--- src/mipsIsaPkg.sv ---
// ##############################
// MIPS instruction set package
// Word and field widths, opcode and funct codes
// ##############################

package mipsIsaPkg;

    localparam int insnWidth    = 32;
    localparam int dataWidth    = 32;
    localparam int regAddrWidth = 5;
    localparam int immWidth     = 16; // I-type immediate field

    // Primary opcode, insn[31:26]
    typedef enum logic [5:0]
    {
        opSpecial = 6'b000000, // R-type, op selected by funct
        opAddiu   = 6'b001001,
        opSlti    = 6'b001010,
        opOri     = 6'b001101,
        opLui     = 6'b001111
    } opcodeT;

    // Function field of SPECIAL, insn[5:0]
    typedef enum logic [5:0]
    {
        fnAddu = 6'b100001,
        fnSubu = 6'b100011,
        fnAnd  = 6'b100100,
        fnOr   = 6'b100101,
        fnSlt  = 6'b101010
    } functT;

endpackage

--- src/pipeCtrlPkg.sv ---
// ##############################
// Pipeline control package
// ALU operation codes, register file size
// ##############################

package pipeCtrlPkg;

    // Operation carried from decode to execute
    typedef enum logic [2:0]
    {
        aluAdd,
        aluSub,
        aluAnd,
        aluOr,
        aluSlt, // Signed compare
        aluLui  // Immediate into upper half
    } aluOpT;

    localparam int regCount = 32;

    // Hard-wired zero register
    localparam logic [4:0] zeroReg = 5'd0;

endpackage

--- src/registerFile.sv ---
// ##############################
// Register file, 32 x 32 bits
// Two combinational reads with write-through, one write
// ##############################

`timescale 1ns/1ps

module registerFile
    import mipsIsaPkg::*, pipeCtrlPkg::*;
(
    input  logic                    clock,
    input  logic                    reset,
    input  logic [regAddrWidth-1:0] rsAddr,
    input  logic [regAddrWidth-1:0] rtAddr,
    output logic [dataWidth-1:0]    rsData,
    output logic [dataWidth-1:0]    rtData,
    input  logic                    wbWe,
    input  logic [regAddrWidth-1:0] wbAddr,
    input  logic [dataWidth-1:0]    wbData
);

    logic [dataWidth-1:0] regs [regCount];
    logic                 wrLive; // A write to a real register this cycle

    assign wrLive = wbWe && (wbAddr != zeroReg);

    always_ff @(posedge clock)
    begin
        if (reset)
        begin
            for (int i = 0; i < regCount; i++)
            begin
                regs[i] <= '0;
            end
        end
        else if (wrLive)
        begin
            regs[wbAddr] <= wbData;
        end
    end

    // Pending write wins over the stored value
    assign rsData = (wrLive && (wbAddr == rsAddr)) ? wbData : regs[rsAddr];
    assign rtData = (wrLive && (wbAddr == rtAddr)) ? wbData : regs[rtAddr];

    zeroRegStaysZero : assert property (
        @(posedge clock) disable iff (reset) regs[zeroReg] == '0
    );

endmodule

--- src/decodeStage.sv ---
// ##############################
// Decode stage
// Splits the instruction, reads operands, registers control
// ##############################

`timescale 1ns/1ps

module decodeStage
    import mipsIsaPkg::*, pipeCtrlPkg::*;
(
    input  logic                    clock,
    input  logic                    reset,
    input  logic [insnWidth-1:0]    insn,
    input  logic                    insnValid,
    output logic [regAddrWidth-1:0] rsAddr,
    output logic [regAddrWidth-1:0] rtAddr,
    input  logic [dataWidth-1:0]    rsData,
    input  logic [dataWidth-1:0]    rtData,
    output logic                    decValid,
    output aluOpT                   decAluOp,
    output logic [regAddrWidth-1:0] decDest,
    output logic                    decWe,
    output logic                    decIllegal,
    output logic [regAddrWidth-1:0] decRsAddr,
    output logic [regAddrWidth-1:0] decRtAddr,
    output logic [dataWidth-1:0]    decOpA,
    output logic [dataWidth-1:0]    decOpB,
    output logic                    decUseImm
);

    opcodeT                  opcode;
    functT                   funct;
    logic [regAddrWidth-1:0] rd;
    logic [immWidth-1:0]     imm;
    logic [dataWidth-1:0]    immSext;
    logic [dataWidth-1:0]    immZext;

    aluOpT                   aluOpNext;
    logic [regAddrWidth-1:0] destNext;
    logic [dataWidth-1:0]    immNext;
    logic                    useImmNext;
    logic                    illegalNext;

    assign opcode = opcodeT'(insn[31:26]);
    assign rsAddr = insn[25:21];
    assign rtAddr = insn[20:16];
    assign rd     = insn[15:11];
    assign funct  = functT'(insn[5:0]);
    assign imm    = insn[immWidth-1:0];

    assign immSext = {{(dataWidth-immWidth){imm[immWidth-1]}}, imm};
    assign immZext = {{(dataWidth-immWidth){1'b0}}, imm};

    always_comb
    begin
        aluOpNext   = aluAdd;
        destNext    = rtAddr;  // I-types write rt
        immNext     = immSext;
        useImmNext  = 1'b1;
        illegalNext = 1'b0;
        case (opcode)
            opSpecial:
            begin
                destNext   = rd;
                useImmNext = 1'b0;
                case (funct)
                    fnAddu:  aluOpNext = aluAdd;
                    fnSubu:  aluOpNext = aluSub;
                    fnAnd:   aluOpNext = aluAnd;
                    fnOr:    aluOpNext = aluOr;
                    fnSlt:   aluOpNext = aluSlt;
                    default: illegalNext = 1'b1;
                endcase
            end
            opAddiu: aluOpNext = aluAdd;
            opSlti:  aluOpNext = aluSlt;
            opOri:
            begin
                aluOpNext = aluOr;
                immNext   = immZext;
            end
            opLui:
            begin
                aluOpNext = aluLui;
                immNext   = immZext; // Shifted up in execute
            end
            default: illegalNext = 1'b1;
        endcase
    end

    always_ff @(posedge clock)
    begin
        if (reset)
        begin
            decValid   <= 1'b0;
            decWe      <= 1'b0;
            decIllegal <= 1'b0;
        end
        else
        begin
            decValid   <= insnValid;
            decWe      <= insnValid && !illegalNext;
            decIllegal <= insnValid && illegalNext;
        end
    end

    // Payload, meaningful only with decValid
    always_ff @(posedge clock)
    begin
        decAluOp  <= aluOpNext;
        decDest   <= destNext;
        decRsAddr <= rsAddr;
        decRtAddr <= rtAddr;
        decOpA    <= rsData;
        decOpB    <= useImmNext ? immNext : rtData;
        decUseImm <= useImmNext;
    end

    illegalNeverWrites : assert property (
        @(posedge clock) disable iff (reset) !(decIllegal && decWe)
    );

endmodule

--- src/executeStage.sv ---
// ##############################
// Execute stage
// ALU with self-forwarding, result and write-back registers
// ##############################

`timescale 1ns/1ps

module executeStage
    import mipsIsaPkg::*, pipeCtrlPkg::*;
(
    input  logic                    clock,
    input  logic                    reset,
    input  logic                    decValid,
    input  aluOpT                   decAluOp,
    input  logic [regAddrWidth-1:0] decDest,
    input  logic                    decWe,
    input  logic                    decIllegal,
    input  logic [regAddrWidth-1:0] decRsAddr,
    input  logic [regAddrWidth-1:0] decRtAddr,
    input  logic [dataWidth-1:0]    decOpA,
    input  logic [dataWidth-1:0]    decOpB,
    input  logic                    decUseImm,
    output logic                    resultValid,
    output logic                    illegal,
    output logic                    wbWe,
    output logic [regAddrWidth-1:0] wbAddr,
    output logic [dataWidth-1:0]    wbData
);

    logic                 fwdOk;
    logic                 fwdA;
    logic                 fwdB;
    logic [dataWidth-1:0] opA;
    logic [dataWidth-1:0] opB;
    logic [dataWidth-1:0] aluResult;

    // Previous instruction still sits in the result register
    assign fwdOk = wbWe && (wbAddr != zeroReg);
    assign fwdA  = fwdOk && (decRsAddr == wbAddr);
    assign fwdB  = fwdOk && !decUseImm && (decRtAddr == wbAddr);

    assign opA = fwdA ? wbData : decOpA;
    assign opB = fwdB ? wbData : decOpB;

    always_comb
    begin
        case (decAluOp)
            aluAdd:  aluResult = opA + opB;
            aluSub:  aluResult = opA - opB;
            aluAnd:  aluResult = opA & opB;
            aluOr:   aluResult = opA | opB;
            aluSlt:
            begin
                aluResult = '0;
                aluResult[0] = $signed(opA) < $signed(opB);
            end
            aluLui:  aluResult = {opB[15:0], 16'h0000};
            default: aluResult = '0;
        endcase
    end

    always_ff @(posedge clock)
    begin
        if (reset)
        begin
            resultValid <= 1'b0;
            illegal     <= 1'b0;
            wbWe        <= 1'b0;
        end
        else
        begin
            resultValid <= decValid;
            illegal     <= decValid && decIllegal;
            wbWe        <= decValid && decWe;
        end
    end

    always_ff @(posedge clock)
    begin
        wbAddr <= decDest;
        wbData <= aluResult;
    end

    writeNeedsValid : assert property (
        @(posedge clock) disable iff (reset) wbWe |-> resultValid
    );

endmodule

• • • • • • •

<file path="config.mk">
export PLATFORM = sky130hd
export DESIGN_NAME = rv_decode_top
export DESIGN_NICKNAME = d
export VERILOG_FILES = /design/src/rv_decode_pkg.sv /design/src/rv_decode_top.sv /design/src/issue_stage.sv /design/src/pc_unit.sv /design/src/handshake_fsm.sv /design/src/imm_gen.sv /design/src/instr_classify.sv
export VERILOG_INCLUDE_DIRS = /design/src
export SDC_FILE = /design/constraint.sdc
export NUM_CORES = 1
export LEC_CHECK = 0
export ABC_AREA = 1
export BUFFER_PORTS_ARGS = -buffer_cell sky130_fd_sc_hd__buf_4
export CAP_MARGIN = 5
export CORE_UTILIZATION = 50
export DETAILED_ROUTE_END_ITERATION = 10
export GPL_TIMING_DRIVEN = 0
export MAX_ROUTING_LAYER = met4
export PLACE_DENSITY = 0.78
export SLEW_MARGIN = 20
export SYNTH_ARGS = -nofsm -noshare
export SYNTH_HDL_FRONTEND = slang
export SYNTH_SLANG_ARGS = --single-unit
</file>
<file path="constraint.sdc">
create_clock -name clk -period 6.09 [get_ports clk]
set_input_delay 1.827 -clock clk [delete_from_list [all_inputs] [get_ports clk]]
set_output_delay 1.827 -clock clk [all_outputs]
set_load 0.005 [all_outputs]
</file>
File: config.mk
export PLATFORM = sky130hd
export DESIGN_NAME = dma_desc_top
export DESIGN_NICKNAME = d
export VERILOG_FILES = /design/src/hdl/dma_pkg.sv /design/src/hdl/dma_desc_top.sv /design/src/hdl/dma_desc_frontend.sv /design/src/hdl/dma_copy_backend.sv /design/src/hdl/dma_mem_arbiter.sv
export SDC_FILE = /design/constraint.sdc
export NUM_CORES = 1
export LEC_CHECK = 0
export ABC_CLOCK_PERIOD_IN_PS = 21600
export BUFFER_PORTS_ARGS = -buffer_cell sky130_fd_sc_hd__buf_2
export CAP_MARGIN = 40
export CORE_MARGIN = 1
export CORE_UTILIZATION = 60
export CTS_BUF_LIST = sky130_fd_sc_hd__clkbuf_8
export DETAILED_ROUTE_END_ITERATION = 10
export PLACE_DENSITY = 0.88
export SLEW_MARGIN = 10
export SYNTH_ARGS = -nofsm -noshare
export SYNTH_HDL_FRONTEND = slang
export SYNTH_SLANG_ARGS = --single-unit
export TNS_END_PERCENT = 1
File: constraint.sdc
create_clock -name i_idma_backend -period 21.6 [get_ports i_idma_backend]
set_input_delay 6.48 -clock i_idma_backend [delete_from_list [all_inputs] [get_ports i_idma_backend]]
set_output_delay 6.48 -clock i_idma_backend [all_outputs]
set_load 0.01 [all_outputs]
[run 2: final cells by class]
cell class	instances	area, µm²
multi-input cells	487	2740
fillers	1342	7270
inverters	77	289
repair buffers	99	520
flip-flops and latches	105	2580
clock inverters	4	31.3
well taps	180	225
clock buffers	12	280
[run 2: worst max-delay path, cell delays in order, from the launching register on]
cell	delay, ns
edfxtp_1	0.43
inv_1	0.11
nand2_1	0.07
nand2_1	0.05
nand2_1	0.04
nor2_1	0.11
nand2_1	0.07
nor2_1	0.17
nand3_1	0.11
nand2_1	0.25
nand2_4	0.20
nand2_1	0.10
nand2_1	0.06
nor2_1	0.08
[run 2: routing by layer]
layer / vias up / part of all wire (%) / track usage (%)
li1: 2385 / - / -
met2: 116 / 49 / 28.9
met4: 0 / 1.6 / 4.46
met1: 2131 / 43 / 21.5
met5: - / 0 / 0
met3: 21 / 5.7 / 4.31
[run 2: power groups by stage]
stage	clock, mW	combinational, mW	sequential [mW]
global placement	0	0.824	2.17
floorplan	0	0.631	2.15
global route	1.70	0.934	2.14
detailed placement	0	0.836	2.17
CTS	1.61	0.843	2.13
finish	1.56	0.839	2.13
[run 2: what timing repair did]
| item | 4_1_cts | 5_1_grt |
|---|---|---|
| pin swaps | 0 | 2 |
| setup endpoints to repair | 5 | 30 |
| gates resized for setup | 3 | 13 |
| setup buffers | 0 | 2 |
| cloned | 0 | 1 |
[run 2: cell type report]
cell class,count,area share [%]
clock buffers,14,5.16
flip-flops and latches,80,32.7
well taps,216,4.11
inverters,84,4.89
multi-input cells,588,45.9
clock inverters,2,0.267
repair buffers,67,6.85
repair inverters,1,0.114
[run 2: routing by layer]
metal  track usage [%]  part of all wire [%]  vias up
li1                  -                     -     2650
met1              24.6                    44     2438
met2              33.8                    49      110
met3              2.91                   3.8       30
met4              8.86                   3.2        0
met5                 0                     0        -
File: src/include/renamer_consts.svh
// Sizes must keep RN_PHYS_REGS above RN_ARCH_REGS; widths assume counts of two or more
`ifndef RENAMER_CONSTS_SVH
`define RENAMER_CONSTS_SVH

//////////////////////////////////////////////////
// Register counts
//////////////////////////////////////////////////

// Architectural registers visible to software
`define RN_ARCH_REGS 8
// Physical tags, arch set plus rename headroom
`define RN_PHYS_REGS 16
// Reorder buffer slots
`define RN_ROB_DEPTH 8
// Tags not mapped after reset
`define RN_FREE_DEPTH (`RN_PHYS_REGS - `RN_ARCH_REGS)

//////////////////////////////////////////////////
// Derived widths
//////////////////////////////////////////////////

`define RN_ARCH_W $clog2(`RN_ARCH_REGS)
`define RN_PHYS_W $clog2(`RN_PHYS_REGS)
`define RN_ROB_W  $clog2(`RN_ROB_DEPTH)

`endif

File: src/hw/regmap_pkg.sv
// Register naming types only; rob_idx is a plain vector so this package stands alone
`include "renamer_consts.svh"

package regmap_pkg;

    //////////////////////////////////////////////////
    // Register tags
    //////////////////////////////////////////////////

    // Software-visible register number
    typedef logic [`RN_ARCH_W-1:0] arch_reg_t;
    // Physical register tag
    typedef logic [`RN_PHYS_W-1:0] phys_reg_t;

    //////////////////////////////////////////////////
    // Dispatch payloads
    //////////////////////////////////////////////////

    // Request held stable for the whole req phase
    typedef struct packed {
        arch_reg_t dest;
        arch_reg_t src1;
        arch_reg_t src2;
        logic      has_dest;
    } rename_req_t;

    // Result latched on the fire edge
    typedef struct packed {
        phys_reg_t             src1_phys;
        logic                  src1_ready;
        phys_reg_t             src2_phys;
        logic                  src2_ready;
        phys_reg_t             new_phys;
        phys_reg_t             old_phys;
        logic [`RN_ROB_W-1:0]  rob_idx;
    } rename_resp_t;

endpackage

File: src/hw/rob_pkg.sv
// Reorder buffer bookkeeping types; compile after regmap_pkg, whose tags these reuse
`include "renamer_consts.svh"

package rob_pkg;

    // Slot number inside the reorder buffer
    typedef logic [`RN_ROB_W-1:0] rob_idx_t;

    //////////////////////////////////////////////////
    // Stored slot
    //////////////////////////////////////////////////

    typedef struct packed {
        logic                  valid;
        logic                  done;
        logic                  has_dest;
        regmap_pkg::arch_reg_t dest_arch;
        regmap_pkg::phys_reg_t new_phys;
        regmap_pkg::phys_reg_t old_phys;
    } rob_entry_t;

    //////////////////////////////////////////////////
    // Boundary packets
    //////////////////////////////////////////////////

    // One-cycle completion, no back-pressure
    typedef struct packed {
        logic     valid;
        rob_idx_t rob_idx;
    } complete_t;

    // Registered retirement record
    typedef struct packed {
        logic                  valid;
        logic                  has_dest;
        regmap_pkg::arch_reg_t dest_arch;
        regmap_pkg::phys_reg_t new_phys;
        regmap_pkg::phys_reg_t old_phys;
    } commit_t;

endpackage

• • • • • • •

[YOUR GOAL]
Write out only the lines that run from the line containing "[run 2: what timing repair did]" through the line containing "clock buffers,14,5.16", both included, exactly as they appear above.

[SOLUTION TO THE PROBLEM]
[run 2: what timing repair did]
| item | 4_1_cts | 5_1_grt |
|---|---|---|
| pin swaps | 0 | 2 |
| setup endpoints to repair | 5 | 30 |
| gates resized for setup | 3 | 13 |
| setup buffers | 0 | 2 |
| cloned | 0 | 1 |
[run 2: cell type report]
cell class,count,area share [%]
clock buffers,14,5.16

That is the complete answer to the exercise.